Storing dried anise hyssop

To dry your own, hang small bundles of stems upside down in a warm, airy, shaded spot, or lay the leaves and flowers on a rack until they are fully crisp. Once completely dry, strip the leaves and flowers from the stems and store them in an airtight jar away from heat, light and moisture. Kept that way, the dried herb holds its aroma well for several months; give the jar a sniff before brewing, and if the fragrance has faded, it is time for a fresh batch. Whole dried flowers and leaves keep their scent longer than crushed herb, so store them loosely and crumble only as you brew.

Is anise hyssop tea safe to drink?

For most people, anise hyssop is enjoyed simply as a pleasant, caffeine-free everyday tea. The most important practical point is correct identification: use culinary Agastache foeniculum, or the closely related and widely grown Korean mint (Agastache rugosa), that you have grown yourself or bought as a food herb, and pick only unsprayed plants. If you are foraging, be confident of your identification before you brew anything.

Any wellness talk around herbal teas should stay gentle: responses vary from person to person, and this is not medical advice. If you are pregnant or breastfeeding, or taking any medication, it is best to ask your own healthcare provider before making anise hyssop a regular habit. Start with a single, modest cup to see how you like it, and remember to keep honey away from infants under 12 months.

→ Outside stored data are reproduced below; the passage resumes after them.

===== src/design/srks_pkg.sv =====
// Shared types and opcodes for the sequence ring with keyframe search.
// Used by the ring memory and the top level; depends on nothing.
package srks_pkg;

	localparam logic [2:0] OP_PUSH     = 3'd0;
	localparam logic [2:0] OP_READ     = 3'd1;
	localparam logic [2:0] OP_FIND_KEY = 3'd2;
	localparam logic [2:0] OP_MARK_GOP = 3'd3;
	localparam logic [2:0] OP_CLEAR    = 3'd4;

	typedef struct packed {
		logic [2:0]  opcode;
		logic [31:0] entry_handle;
		logic        entry_is_key;
		logic [31:0] position_index;
	} srks_req_t;

	typedef struct packed {
		logic        hit;
		logic [31:0] handle_out;
		logic        key_out;
		logic        stale;
		logic [31:0] write_position;
		logic [31:0] oldest_position;
		logic [31:0] key_start;
		logic [31:0] gop_mark;
	} srks_rsp_t;

	// one ring slot: fragment handle and its keyframe flag
	typedef struct packed {
		logic [31:0] handle;
		logic        is_key;
	} srks_entry_t;

endpackage


===== src/design/srks_ring_mem.sv =====
// Ring slot storage: one write port, one read port with registered read data.
// Depends on srks_pkg for the slot entry type.
module srks_ring_mem import srks_pkg::*; #(
	parameter int DEPTH = 64,
	localparam int AW = $clog2(DEPTH)
) (
	input  logic          clk,
	input  logic          wr_en,
	input  logic [AW-1:0] wr_addr,
	input  srks_entry_t   wr_data,
	input  logic          rd_en,
	input  logic [AW-1:0] rd_addr,
	output srks_entry_t   rd_data
);

	srks_entry_t mem_q [DEPTH];

	always_ff @(posedge clk) begin
		if (wr_en) begin
			mem_q[wr_addr] <= wr_data;
		end
		if (rd_en) begin
			rd_data <= mem_q[rd_addr];
		end
	end

endmodule


===== src/design/sequence_ring_with_keyframe_search.sv =====
// Sequence-numbered fragment ring with keyframe search (top level).
// The result strobe (done) comes in the cycle after a request is taken.
// A new request is not taken while busy; busy covers the response cycle, set by
// the registered read of the slot memory. The receiver cannot stall.
// Reset clears write position, gop mark, fill count and key tracker; no clearing pass.
// Depends on srks_pkg and srks_ring_mem.
module sequence_ring_with_keyframe_search import srks_pkg::*; #(
	parameter int RING_DEPTH = 64
) (
	input  logic      clk,
	input  logic      arst_n,
	input  logic      start,
	input  srks_req_t req,
	output logic      busy,
	output logic      done,
	output srks_rsp_t rsp
);

	localparam int AW     = $clog2(RING_DEPTH);
	localparam int FILL_W = $clog2(RING_DEPTH + 1);
	localparam int AGE_W  = $clog2(RING_DEPTH + 2);
	localparam logic [31:0]       DEPTH_W  = 32'(RING_DEPTH);
	localparam logic [FILL_W-1:0] FILL_MAX = FILL_W'(RING_DEPTH);
	localparam logic [AGE_W-1:0]  AGE_ONE  = AGE_W'(1);
	localparam logic [AGE_W-1:0]  AGE_LAST = AGE_W'(RING_DEPTH);
	localparam logic [AGE_W-1:0]  AGE_NONE = AGE_W'(RING_DEPTH + 1);

	localparam logic ST_IDLE = 1'b0;
	localparam logic ST_RESP = 1'b1;

	logic              state_q;
	logic [31:0]       wseq_q;
	logic [31:0]       gop_q;
	logic [FILL_W-1:0] fill_q;   // pushes since clear, saturating at depth
	logic [AGE_W-1:0]  age_q;    // distance back to newest key push, AGE_NONE if none within depth
	logic              rd_s1;
	logic [31:0]       idx_s1;

	logic        accept;
	srks_entry_t wr_entry;
	srks_entry_t rd_entry;
	logic [31:0] gap;
	logic        in_win;
	logic        hit;
	logic        key_found;

	assign accept = start && !busy;
	assign busy   = (state_q == ST_RESP);
	assign done   = (state_q == ST_RESP);

	always_ff @(posedge clk or negedge arst_n) begin
		if (!arst_n) begin
			state_q <= ST_IDLE;
			wseq_q  <= '0;
			gop_q   <= '0;
			fill_q  <= '0;
			age_q   <= AGE_NONE;
		end else begin
			state_q <= accept ? ST_RESP : ST_IDLE;
			if (accept) begin
				case (req.opcode)
					OP_PUSH: begin
						wseq_q <= wseq_q + 32'd1;
						if (fill_q != FILL_MAX) begin
							fill_q <= fill_q + FILL_W'(1);
						end
						if (req.entry_is_key) begin
							age_q <= AGE_ONE;
						end else if (age_q != AGE_NONE) begin
							age_q <= age_q + AGE_W'(1);
						end
					end
					OP_MARK_GOP: begin
						gop_q <= req.position_index;
					end
					OP_CLEAR: begin
						wseq_q <= '0;
						gop_q  <= '0;
						fill_q <= '0;
						age_q  <= AGE_NONE;
					end
					OP_READ, OP_FIND_KEY: begin
					end
					default: begin
					end
				endcase
			end
		end
	end

	always_ff @(posedge clk) begin
		if (accept) begin
			rd_s1  <= (req.opcode == OP_READ);
			idx_s1 <= req.position_index;
		end
	end

	assign wr_entry = '{handle: req.entry_handle, is_key: req.entry_is_key};

	srks_ring_mem #(
		.DEPTH(RING_DEPTH)
	) u_ring (
		.clk     (clk),
		.wr_en   (accept && (req.opcode == OP_PUSH)),
		.wr_addr (wseq_q[AW-1:0]),
		.wr_data (wr_entry),
		.rd_en   (accept && (req.opcode == OP_READ)),
		.rd_addr (req.position_index[AW-1:0]),
		.rd_data (rd_entry)
	);

	// Status comes from the state after the operation; the memory data from the read.
	// A position inside the window is backed by a live slot once that many pushes
	// have landed since the last clear.
	always_comb begin
		gap       = wseq_q - idx_s1;
		in_win    = (gap != 32'd0) && (gap <= DEPTH_W);
		hit       = rd_s1 && in_win && (gap <= 32'(fill_q));
		key_found = (age_q <= AGE_LAST) && (32'(age_q) <= wseq_q);

		rsp.hit             = hit;
		rsp.handle_out      = hit ? rd_entry.handle : 32'd0;
		rsp.key_out         = hit && rd_entry.is_key;
		rsp.stale           = (gap != 32'd0) && (gap > DEPTH_W);
		rsp.write_position  = wseq_q;
		rsp.oldest_position = (wseq_q > DEPTH_W) ? (wseq_q - DEPTH_W) : 32'd0;
		rsp.key_start       = key_found ? (wseq_q - 32'(age_q)) : wseq_q;
		rsp.gop_mark        = gop_q;
	end

	a_one_result: assert property (@(posedge clk) disable iff (!arst_n)
		accept |=> done)
		else $error("request taken without a result");

	a_no_double: assert property (@(posedge clk) disable iff (!arst_n)
		done |=> !done)
		else $error("result strobe held for more than one cycle");

	a_hit_fresh: assert property (@(posedge clk) disable iff (!arst_n)
		(done && rsp.hit) |-> !rsp.stale)
		else $error("hit reported on a stale index");

	a_miss_zero: assert property (@(posedge clk) disable iff (!arst_n)
		(done && !rsp.hit) |-> ((rsp.handle_out == 32'd0) && !rsp.key_out))
		else $error("miss carries handle data");

	a_key_range: assert property (@(posedge clk) disable iff (!arst_n)
		(age_q != AGE_NONE) |-> ((age_q >= AGE_ONE) && (age_q <= AGE_LAST)))
		else $error("key tracker out of range");

endmodule

===== config.mk =====
export PLATFORM = sky130hd
export DESIGN_NAME = sequence_ring_with_keyframe_search
export DESIGN_NICKNAME = d
export VERILOG_FILES = /design/src/design/srks_pkg.sv /design/src/design/srks_ring_mem.sv /design/src/design/sequence_ring_with_keyframe_search.sv
export SDC_FILE = /design/constraint.sdc
export NUM_CORES = 2
export LEC_CHECK = 0
export BUFFER_PORTS_ARGS = -buffer_cell sky130_fd_sc_hd__buf_2
export CAP_MARGIN = 20
export CORE_AREA = 2 2 467 469
export CTS_BUF_LIST = sky130_fd_sc_hd__clkbuf_16
export CTS_CLUSTER_SIZE = 16
export DETAILED_ROUTE_END_ITERATION = 8
export DIE_AREA = 0 0 469 471
export GPL_TIMING_DRIVEN = 0
export PLACE_DENSITY = 0.62
export SETUP_SLACK_MARGIN = 0.1
export SLEW_MARGIN = 10
export SYNTH_ARGS = -nofsm -noshare
export SYNTH_HDL_FRONTEND = slang
export SYNTH_HIERARCHICAL = 1
export SYNTH_SLANG_ARGS = --single-unit

===== constraint.sdc =====
create_clock -name clk -period 8.9 [get_ports clk]
set_input_delay 0 -clock clk [delete_from_list [all_inputs] [get_ports clk]]
set_output_delay 0 -clock clk [all_outputs]
set_load 0.02 [all_outputs]

After elaboration in Yosys (flattened, before gate mapping)
Memories as Yosys holds them, arrays and structs flattened. A register that Yosys moved wholly into a read port is not among the register bits.
Index checks and enable logic that the tools add are counted.
{"block": "op_classes", "n_addsub": 6, "order_cmp": 6, "eq_ne": 7, "mux": 13, "n_reduce_logical": 18}
{"cell": "one-hot mux 32 bit (2 select lines)", "n": 2}
{"cell": "2-to-1 mux 32 bit", "n": 3}
{"cell": "> comparator 32 x 7 -> 1 bit (second input constant)", "n": 2}
{"cell": "adder 32 x 1 -> 32 bit (second input constant)", "n": 1}
{"cell": "less-or-equal comparator 32 x 7 -> 1 bit", "n": 1}
{"cell": "less-or-equal comparator 32 x 7 -> 1 bit (second input constant)", "n": 1}
{"cell": "less-or-equal comparator 7 x 32 -> 1 bit", "n": 1}
{"cell": "nonzero test 32 bit", "n": 1}
{"cell": "subtractor 32 bit", "n": 1}
{"cell": "subtractor 32 x 7 -> 32 bit", "n": 1}
{"cell": "subtractor 32 x 7 -> 32 bit (second input constant)", "n": 1}
{"cell": "one-hot mux 7 bit (2 select lines)", "n": 2}
{"cell": "2-to-1 mux 7 bit", "n": 3}
{"cell": "adder 7 x 1 -> 7 bit (second input constant)", "n": 2}
{"cell": "inequality test 7 bit (second input constant)", "n": 2}
{"cell": "logical AND 1 bit", "n": 9}
{"cell": "less-or-equal comparator 7 bit (second input constant)", "n": 1}
{"cell": "AND reduction 3 bit", "n": 2}
{"cell": "AND reduction 2 bit", "n": 2}
{"cell": "nonzero test 2 bit", "n": 2}
{"cell": "== test 3 x 1 -> 1 bit (second input constant)", "n": 1}
{"cell": "== test 3 x 2 -> 1 bit (second input constant)", "n": 1}
{"cell": "== test 3 bit (second input constant)", "n": 1}
{"cell": "zero test 3 bit", "n": 1}
{"cell": "other kinds (4)", "n": 6}
{"block": "word_totals", "register_bits": 112, "mem_bits_rw": 2112, "inputBits": 71, "out_inout_bits": 165, "word_cells": 58, "memories": 1}
{"name": "u_ring.mem_q", "words": 64, "word_bits": 33, "rd": 1, "rd_clocked_by_memory_dff": 1, "wr": 1, "line": "srks_ring_mem.sv:16", "source": "srks_entry_t mem_q [DEPTH];"}

Logic depth before layout (Yosys ltp)
{"block": "depth", "depth_word": 6, "ltp_mapped": 16}

Cells and area by module
The synthesis kept the hierarchy.
{"module": "srks_ring_mem", "instances": 1, "cells_per_inst": 3598, "area_per_inst_um2": 81523.2, "seq_area_each_um2": 64411.8}
{"module": "sequence_ring_with_keyframe_search", "instances": 1, "cells_per_inst": 1073, "area_per_inst_um2": 8730.9, "seq_area_each_um2": 2970.3}

Worst setup path before layout
OpenSTA, ideal clock, no wires.
{"block": "synth_path", "kind": "flip-flop to flip-flop", "start": "register state_q (netlist: busy)", "end": "memory u_ring/mem_q[49][0] (netlist bit), enable pin", "t_arrival_ns": 4.337, "setup_slack_ns": 4.099, "stages_incl_launch_ff": 7, "period_less_slack_ns": 4.801, "cell_sequence": "dfrtp_1 or4b_2 clkbuf_1 nor2_1 nor2b_1 nand4_1 nor3_1"}
{"block": "synth_via", "elab_chain_len": 5}
{"item": "start: declaration", "line": "sequence_ring_with_keyframe_search.sv:31", "source": "logic state_q;"}
{"item": "start signal: assignment", "line": "sequence_ring_with_keyframe_search.sv:59", "source": "state_q <= accept ? ST_RESP : ST_IDLE;"}
{"item": "zero test 1 bit", "line": "sequence_ring_with_keyframe_search.sv:47", "source": "assign accept = start && !busy;"}
{"item": "logical AND 1 bit", "line": "sequence_ring_with_keyframe_search.sv:47"}
{"item": "logical AND 1 bit", "line": "sequence_ring_with_keyframe_search.sv:104", "source": ".wr_en (accept && (req.opcode == OP_PUSH)),"}
{"item": "2-to-1 mux 1 bit", "line": "srks_ring_mem.sv:19", "source": "if (wr_en) begin"}
{"item": "2-to-1 mux 1 bit (implied by the code)", "line": "srks_ring_mem.sv:20", "source": "mem_q[wr_addr] <= wr_data;"}
{"item": "end: declaration", "line": "srks_ring_mem.sv:16"}
No other way between the ends.

==> results.md <==
- The run finished with clean final reports.
- The number of nets handed over by synthesis was 4,799.
- Setup repair after global routing left no endpoint under its margin.
- The final number of hold-violating endpoints was 0.
- The count of synthesis-stage warnings from yosys is 6.
- The top cell types in the final layout, fill and taps aside, are sky130_fd_sc_hd__edfxtp_1, sky130_fd_sc_hd__mux4_2, sky130_fd_sc_hd__buf_2.
- The timing startpoint of the critical path is wseq_q[0]$_DFFE_PN0P_.
- The die covers 0.221 mm².
- The final global-route overflow total is 0.
- The final estimated routing congestion in global placement is 0.927.
- Data on the critical path arrives at its endpoint at 7120 ps.
- The start-to-end type of the worst setup path is register to primary output.
- The root buffer cell is sky130_fd_sc_hd__clkbuf_16.
- The share of synthesized area in the top cell type comes to 0.725.
- The number of global-route vias before repair is 49,879.
- The region available for standard cell placement spans 0.216 mm².
- Across every metal layer, demand over resource in global routing totals 0.251.
- Along the worst path, the maximum fanout reaches 14.
- After legalization and detailed placement, the total HPWL measured 192,000 µm.
- Among all flip-flop cells after synthesis, the most frequent one is sky130_fd_sc_hd__edfxtp_1.
- After detailed routing, the average wire length per cell comes to 33.4 µm.
- The launch point of the worst reg-to-reg path is busy$_DFF_PN0_.
- Buffers inserted during clock tree synthesis total 218.
- Counting every sink on the clock net gives 2,257.
- The horizontal extent of the die is 469 µm.
- The floorplan step set the die height to 471 µm.
- The setup total negative slack is 0 ps.
- The worst clock skew is 108 ps.
- The sequential area share after synthesis is 0.747.
- Following the worst setup path forward leads to its endpoint at rsp[140].
- In this run the static leakage power is 35.2 nW.
- Static timing analysis puts the maximum clock frequency at 0.140 GHz.
- The post-route DRC violation count is 0.
- The critical path endpoint category is a primary output.
- The final worst-path cycle share is 0.800.
- Power spread over the standard cell area amounts to 210 mW/mm².
- The cell count after synthesis came out at 4,671.
- With fillers left out, the area of the finished cells amounts to 0.106 mm².
- The setup check on the worst reg-to-reg path leaves a slack of 3980 ps.
- The global-route wire length before repair is 388,000 µm.
- The final count of pins violating max slew is 0.
- For the pin with the worst max-slew slack, the measured transition is 1270 ps.
- The final total power is 0.0223 W.
- Leaving out fill and tap cells, the most frequent cell in the layout is sky130_fd_sc_hd__edfxtp_1.
- The clock passes through at most 3 buffers.
- The cell area after technology mapping is 0.0903 mm².
- Pin placement for this block handled 236 I/O pins.
- Yosys mapped the design onto 76 distinct sky130hd cell types.
- The final-report setup violation count is 0.
- The depth of the CTS H-tree is 4.
- The share of async-settable or async-resettable flops after synthesis is 0.0350.
- The clock insertion delay at the later pin of the skew report is 870 ps.
- The max-slew headroom at the worst pin is 0.152.
- TritonCTS built the clock tree.
- Ranked by total cell area, the synthesized netlist is headed by sky130_fd_sc_hd__edfxtp_1, sky130_fd_sc_hd__mux4_2, sky130_fd_sc_hd__dfrtp_1.
- The standard-cell row count is 171.
- The post-CTS clock slew at the launch and capture registers of the worst setup and hold paths is 70 ps.
- The worst hold path belongs to the class primary input to register.
- Yosys mapped a number of flops with a built-in enable equal to 2,178.
- In the final layout, the share of cells above drive strength 1 is 0.244.
- The area added between synthesis and finish is 17.4%.
- Input and output buffers added on the ports amount to 234.
- Gates resized during post-CTS repair numbered 0.
- The cell area reported after detailed placement is 0.0977 mm².
- Summed over all layers, the routed wires come to 280,000 µm.
- The average instance in the mapped netlist occupies 19.3 µm².
- In this run the remaining antenna-violating nets after routing total 0.
- Dividing the detail-routed via count by the number of cells gives 6.14.
- The number of max-cap violations is 0.
- The number of cells on the worst reg-to-reg path is 7.
- The type of origin of the critical path is a register.
- For this run, the share of the core covered by cells in the final layout is 0.490.
- Entering global routing, the biggest net connects 65 pins.
- The net total in the final layout is 5,490.
- The required arrival time at the worst endpoint is 8900 ps.
- The detailed router finished its first iteration with 7,391 violations.
- The minimum clock period is 7120 ps.
- For this run, the detailed router's first-pass iteration total came to 6.
- The final route contains 51,536 vias.
- Counting instances, the worst hold path has a depth of 4.
- The initial core utilization is 0.418.
- The synthesized flop and latch total is 2,257.
- The endpoint identified for the worst register-to-register timing path is u_ring/mem_q[30][14]$_DFFE_PP_.
- The initial antenna violation count is 15.
- The biggest area contributor in the post-synthesis netlist is sky130_fd_sc_hd__edfxtp_1.
- The worst-case vdd ir drop is 214 µV.
-- worst min path at each step --
stage | from | endpoint | slack, ps
after floorplan | arst_n | age_q[1]$_DFFE_PN0P_ | -300
after global placement | req[26] | idx_s1[26]$_DFFE_PP_ | 200
after detailed placement | arst_n | age_q[1]$_DFFE_PN0P_ | -80
after CTS | req[3] | gop_q[3]$_DFFE_PN0P_ | 5
after global routing | req[61] | u_ring/mem_q[24][29]$_DFFE_PP_ | 50
final | req[0] | gop_q[0]$_DFFE_PN0P_ | 60
-- routing by layer --
metal  global-route usage  vias up  routed length [µm]
met4                0.103        8               13500
met1                0.344    27176              107000
met5                    0        -                  58
met3               0.0510      540               30100
met2                0.393     3258              130000
li1                     -    20554                   -
-- stage by stage --
| stage | std cells | hold slack, ps | setup slack (ps) |
|---|---|---|---|
| finish | 8396 | 58.0 | 1780 |
| global route | 8391 | 46.3 | 1630 |
| CTS | 8367 | 4.58 | 1840 |
| detailed placement | 7872 | -81.6 | 2710 |
| global placement | 7759 | 201 | 11.1 |
| floorplan | 4671 | -296 | 4100 |
-- synthesized netlist by cell type, types with 55 or more instances --
master	number
sky130_fd_sc_hd__mux4_2	485
sky130_fd_sc_hd__nor2_1	174
sky130_fd_sc_hd__buf_2	58
sky130_fd_sc_hd__mux2i_1	104
sky130_fd_sc_hd__edfxtp_1	2178
sky130_fd_sc_hd__nand4_1	65
sky130_fd_sc_hd__nand3_1	127
sky130_fd_sc_hd__o22ai_1	62
sky130_fd_sc_hd__ha_1	55
sky130_fd_sc_hd__nand2_1	239
sky130_fd_sc_hd__dfrtp_1	77
sky130_fd_sc_hd__o21ai_0	107
sky130_fd_sc_hd__clkbuf_1	148
sky130_fd_sc_hd__inv_1	64
sky130_fd_sc_hd__a21oi_1	64
sky130_fd_sc_hd__a22oi_1	77
-- worst max-delay path, cell delays in order (launching register included) --
cell	delay, ps
sky130_fd_sc_hd__dfrtp_1	860
sky130_fd_sc_hd__inv_1	420
sky130_fd_sc_hd__ha_1	360
sky130_fd_sc_hd__fa_1	410
sky130_fd_sc_hd__nor2b_1	170
sky130_fd_sc_hd__o31a_1	230
sky130_fd_sc_hd__o21a_1	190
sky130_fd_sc_hd__nor2_1	70
sky130_fd_sc_hd__xnor2_1	180
sky130_fd_sc_hd__a2111oi_0	520
sky130_fd_sc_hd__o2111ai_1	200
sky130_fd_sc_hd__nor4_2	880
sky130_fd_sc_hd__buf_4	320
sky130_fd_sc_hd__clkbuf_1	690
sky130_fd_sc_hd__and4_1	530
sky130_fd_sc_hd__buf_2	240
-- registers in the layout, summed over array words and instances (netlist names) --
register        count
idx_s1             32
rd_s1               1
u_ring/rd_data     33
fill_q              7
age_q               7
gop_q              32
u_ring/mem_q     2112
busy                1
wseq_q             32
-- where the power goes --
group	switching (W)	leakage (nW)	internal (W)
sequential	0.0000634	20.6	0.0117
combinational	0.00111	11.1	0.000570
clock	0.00403	3.54	0.00479
-- area by class of cell --
cell class	count	area, µm²
inverter	66	248
sequential	2257	67400
antenna	6	15.0
tap	2854	3570
clock buffer	219	5480
multi-input combinational	2073	21600
fill	17655	110000
clock inverter	175	1300
timing repair buffer	471	4860
buffer	275	1480
-- timing repair --
action | CTS | global route
setup buffers | 0 | 0
endpoints found under the hold margin | 2207 | 0
hold buffers | 101 | 0
-- cells by family (layout without fill, tap and decap cells) --
group           count (synthesis)  in the layout  synth area share
flops                        2257           2257             0.747
xor+xnor                       89             89           0.00864
other cells                     0              6                 0
compound gates                498            498            0.0379
buf+inv                       341           1206            0.0192
mux                           599            599             0.134
simple gates                  830            830            0.0459
fa+ha+maj                      57             57           0.00807
Note: power is estimated with default switching activity, not from simulation.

That is really all there is to it. With good leaves, water just off the boil and a lid on the cup, this licorice mint tea rewards you with one of the most fragrant infusions in the whole herbal repertoire, hot in the cooler months and iced right through summer.

Frequently asked questions

What does anise hyssop tea taste like?
It has a lively aniseed-liquorice sweetness with a cool, minty lift on the finish, which is why it is nicknamed licorice mint tea. The plant carries its own gentle natural sweetness, so many people drink it with little or no added sugar.
Can you use anise hyssop flowers as well as the leaves?
Yes. Use a mix of both. The soft green leaves carry most of the flavour, while the purple flower spikes add colour and a floral note to the cup. Rinse them, then steep together, covered, for 4 to 6 minutes.
Does anise hyssop tea have caffeine?
No. Anise hyssop tea is a herbal infusion made from a mint-family plant, not from the tea plant, so it is naturally caffeine-free. That makes it an easy choice for the evening or for anyone limiting caffeine.
Is anise hyssop the same as anise or hyssop?
No. Despite the name, anise hyssop (Agastache foeniculum) is neither true anise nor true hyssop. It is a mint relative that simply happens to smell of both, with an aniseed aroma similar to fennel and a cool minty edge.
Should I use fresh or dried anise hyssop for tea?
Both work. Fresh leaves and flowers picked in the morning give the brightest cup; dried herb is more concentrated and available year round, so start with about 1 teaspoon and adjust. Either way, a covered medium steep protects the aroma.